── RECORDED INFORMATION

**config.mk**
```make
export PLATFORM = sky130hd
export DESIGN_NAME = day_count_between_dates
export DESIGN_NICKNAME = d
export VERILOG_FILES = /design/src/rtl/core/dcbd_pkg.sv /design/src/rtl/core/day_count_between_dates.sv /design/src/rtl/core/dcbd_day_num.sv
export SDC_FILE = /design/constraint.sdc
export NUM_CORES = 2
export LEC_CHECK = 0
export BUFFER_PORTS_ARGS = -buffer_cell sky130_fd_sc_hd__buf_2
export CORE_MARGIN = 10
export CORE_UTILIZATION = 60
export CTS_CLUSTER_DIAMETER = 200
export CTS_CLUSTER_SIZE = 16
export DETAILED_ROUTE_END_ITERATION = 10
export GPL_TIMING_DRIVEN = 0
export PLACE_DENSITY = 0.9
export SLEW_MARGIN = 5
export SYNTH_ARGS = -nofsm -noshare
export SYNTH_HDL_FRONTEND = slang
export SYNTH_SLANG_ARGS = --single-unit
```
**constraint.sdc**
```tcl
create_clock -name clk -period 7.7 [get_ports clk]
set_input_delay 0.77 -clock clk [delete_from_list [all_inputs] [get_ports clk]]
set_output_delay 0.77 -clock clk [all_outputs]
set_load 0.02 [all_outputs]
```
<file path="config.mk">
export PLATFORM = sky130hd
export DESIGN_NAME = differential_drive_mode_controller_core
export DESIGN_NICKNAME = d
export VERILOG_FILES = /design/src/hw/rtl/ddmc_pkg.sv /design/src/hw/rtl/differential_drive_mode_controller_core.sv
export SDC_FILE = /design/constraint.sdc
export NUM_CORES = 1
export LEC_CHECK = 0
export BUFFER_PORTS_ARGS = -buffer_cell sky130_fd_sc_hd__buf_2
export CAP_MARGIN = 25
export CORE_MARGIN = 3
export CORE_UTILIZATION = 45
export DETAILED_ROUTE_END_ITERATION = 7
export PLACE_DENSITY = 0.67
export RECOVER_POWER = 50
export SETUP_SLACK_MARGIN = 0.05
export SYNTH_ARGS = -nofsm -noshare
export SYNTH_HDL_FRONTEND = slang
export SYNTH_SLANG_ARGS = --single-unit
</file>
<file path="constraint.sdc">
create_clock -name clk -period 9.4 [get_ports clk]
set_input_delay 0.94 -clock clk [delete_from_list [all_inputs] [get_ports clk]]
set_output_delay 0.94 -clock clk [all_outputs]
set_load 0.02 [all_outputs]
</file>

────
── RECORDED INFORMATION

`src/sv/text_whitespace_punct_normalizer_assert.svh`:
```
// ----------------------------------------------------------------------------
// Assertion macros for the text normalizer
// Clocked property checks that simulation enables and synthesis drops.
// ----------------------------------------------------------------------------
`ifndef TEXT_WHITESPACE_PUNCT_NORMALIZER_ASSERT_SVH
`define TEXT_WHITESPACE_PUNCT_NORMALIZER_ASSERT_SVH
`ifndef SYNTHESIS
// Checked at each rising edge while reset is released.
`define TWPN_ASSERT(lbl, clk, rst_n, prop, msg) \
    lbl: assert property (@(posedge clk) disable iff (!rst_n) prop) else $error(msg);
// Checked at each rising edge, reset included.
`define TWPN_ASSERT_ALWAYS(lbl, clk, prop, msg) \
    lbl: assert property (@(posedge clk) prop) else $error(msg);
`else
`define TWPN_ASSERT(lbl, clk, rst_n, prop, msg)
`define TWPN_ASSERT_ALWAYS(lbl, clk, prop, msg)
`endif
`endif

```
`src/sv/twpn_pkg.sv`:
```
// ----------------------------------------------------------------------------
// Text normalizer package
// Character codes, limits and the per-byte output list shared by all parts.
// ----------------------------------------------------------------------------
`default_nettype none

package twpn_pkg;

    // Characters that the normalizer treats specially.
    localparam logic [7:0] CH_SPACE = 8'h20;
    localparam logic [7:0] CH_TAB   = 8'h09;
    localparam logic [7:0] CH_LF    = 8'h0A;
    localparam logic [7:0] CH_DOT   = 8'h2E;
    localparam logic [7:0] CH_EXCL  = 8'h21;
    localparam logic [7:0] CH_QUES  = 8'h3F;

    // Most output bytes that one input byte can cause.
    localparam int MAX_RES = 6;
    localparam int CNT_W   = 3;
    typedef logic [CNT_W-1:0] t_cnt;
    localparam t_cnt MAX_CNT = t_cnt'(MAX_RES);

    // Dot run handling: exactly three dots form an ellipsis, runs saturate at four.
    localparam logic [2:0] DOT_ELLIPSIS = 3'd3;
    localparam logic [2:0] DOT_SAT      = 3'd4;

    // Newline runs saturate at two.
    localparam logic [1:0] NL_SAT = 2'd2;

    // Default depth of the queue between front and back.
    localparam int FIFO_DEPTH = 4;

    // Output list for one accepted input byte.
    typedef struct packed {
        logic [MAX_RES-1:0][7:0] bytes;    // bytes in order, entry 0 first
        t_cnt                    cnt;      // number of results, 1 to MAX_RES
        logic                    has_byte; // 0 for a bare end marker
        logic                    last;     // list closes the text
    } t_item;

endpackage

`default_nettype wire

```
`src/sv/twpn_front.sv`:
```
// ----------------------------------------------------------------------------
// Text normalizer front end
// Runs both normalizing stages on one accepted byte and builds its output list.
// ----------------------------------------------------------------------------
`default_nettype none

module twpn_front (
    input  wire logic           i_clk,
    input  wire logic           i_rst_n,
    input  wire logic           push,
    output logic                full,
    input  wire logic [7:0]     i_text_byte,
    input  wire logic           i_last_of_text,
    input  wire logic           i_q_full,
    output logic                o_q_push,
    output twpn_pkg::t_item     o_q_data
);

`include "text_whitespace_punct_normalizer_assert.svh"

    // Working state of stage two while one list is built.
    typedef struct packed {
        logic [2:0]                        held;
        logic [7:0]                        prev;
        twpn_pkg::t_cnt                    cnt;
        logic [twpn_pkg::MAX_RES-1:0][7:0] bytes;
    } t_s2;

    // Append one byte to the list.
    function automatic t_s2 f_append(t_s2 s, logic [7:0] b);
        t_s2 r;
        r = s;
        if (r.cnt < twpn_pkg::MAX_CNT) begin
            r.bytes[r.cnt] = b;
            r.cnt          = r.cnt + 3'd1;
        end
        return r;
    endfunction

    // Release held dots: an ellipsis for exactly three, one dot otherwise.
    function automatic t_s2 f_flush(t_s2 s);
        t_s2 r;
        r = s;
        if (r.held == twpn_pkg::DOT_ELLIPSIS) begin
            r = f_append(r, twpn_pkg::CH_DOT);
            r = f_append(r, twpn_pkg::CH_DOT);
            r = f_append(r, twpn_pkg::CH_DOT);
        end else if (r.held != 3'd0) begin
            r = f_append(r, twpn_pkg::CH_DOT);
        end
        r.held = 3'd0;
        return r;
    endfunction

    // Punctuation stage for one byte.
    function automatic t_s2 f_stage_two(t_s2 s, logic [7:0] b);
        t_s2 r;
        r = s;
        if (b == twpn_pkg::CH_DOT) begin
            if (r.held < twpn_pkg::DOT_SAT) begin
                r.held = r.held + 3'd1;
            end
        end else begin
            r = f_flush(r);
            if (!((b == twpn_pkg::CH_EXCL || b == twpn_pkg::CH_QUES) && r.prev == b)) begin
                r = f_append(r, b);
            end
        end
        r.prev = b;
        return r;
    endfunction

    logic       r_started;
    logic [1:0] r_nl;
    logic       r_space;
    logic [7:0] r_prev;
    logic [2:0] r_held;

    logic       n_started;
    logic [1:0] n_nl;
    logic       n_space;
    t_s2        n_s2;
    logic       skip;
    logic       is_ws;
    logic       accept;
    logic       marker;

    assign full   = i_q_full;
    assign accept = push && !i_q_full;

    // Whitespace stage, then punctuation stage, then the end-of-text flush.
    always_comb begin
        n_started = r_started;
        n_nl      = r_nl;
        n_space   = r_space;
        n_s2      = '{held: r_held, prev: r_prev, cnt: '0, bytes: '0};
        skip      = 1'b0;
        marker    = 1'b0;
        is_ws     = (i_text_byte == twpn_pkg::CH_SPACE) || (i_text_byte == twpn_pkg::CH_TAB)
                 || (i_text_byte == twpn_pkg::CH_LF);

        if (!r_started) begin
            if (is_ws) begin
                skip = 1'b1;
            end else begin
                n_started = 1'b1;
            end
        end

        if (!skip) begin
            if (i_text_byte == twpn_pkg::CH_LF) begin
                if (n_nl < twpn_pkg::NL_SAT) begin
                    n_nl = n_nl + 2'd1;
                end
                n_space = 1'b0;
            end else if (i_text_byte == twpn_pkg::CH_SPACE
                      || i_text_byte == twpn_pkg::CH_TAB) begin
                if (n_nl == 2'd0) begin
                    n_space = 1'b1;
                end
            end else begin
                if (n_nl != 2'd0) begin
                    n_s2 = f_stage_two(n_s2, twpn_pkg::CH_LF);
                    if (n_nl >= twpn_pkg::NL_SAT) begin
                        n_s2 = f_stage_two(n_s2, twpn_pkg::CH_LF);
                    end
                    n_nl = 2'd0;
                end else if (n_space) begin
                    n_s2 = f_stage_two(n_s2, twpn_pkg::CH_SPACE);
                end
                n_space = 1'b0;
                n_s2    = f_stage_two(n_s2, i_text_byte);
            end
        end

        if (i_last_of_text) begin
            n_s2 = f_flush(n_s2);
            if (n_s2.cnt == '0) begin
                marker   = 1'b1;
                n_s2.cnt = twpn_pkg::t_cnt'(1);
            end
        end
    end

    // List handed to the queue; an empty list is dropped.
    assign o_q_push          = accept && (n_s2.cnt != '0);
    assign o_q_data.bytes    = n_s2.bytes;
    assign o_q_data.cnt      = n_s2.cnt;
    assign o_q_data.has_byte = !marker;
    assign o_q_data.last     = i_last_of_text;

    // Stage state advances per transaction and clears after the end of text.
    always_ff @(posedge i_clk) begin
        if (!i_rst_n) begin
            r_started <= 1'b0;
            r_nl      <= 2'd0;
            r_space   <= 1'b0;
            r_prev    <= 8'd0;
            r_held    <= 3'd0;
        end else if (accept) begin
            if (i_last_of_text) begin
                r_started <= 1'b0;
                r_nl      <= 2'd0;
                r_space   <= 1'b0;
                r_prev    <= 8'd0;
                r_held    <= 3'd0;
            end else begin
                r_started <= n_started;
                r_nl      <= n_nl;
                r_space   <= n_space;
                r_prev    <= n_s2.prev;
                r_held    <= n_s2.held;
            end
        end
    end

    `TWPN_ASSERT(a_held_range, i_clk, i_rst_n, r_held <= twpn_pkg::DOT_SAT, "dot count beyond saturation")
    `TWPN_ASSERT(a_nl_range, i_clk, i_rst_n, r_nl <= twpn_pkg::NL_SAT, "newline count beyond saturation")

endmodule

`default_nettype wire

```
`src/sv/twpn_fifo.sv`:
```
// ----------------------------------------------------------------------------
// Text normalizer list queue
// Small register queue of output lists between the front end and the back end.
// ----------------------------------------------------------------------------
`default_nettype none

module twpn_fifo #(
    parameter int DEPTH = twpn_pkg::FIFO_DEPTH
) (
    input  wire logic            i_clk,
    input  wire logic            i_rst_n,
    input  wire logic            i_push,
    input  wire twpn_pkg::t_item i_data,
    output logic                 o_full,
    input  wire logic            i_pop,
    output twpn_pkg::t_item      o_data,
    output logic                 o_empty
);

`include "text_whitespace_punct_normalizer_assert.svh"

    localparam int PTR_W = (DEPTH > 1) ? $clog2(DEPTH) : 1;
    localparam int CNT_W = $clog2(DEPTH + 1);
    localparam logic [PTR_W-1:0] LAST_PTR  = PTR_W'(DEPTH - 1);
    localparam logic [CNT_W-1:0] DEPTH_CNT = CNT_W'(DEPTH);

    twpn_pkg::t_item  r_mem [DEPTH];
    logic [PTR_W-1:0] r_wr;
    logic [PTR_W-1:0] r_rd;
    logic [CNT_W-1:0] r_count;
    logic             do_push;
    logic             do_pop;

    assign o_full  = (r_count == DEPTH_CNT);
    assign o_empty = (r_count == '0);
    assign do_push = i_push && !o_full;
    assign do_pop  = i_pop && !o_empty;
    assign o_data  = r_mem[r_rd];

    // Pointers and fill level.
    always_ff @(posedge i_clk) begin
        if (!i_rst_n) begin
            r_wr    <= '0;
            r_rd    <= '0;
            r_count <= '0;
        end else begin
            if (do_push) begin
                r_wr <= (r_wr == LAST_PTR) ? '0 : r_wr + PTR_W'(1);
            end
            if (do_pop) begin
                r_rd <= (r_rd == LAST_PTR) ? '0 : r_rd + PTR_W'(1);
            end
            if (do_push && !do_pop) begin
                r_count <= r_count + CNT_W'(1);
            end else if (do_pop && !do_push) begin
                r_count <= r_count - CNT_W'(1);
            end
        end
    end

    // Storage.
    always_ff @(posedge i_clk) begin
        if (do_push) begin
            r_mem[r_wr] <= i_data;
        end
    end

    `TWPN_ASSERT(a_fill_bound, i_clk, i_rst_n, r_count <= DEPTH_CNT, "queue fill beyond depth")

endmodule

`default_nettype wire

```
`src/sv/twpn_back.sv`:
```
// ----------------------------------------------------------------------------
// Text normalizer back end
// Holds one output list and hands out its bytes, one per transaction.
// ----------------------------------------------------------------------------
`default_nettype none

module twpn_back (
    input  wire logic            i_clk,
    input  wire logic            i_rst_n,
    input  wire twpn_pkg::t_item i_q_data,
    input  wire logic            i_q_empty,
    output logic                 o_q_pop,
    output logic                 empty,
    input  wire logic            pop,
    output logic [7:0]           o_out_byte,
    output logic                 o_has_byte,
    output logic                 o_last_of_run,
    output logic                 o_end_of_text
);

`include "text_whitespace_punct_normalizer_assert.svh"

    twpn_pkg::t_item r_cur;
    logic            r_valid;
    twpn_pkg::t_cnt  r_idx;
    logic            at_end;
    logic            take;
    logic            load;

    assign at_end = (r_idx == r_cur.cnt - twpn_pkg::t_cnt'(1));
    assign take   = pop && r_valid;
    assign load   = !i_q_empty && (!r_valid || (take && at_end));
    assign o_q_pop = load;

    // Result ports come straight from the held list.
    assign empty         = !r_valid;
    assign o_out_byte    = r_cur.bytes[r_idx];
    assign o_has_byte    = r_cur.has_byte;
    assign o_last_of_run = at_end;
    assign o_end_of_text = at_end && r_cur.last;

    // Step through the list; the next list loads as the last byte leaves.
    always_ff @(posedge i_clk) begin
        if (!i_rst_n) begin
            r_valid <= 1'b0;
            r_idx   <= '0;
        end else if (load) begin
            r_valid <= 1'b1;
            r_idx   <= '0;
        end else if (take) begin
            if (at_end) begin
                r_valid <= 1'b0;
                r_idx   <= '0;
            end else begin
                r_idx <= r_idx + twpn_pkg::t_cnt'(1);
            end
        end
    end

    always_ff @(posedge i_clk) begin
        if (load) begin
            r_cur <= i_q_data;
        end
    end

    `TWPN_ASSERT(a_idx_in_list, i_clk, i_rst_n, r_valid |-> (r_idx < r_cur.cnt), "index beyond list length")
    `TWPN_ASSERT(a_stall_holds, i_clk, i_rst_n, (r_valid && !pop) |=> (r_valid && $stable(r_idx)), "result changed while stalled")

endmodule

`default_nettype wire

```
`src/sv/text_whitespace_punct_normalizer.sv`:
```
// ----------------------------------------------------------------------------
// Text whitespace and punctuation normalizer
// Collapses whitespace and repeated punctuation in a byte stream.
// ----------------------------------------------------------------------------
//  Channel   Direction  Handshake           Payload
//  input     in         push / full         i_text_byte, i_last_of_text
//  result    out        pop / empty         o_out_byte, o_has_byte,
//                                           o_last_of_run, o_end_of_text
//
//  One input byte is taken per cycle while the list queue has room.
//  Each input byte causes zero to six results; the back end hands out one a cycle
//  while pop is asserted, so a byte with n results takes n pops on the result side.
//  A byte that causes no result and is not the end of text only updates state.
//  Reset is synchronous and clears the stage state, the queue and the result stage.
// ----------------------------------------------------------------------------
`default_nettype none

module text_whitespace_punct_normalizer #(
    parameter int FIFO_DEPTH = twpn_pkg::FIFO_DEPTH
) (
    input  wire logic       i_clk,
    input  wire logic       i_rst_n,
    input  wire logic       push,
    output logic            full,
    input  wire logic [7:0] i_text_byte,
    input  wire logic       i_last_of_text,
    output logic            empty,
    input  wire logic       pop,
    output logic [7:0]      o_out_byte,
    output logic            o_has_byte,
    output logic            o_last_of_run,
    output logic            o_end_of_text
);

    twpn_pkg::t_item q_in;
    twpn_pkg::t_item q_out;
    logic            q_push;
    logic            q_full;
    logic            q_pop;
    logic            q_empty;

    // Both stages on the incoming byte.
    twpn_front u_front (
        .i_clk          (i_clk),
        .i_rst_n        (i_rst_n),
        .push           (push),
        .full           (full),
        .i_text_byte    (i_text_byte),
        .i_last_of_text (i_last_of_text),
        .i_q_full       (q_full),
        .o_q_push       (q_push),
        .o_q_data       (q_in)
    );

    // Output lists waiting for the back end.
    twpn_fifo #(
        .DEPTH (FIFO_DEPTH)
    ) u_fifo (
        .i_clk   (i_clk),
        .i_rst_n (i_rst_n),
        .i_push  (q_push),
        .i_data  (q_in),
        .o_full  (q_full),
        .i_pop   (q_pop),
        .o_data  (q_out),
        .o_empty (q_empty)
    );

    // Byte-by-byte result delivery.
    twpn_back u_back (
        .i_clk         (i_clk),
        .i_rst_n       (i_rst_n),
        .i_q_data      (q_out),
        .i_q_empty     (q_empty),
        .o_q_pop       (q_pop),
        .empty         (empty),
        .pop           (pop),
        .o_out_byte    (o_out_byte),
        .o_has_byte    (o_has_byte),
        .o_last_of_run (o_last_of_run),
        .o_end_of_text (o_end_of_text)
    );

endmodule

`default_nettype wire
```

────

- TASK DESCRIPTION -
Provide solely the number of lines in the listing that contain "exactly".

- REPLY -
2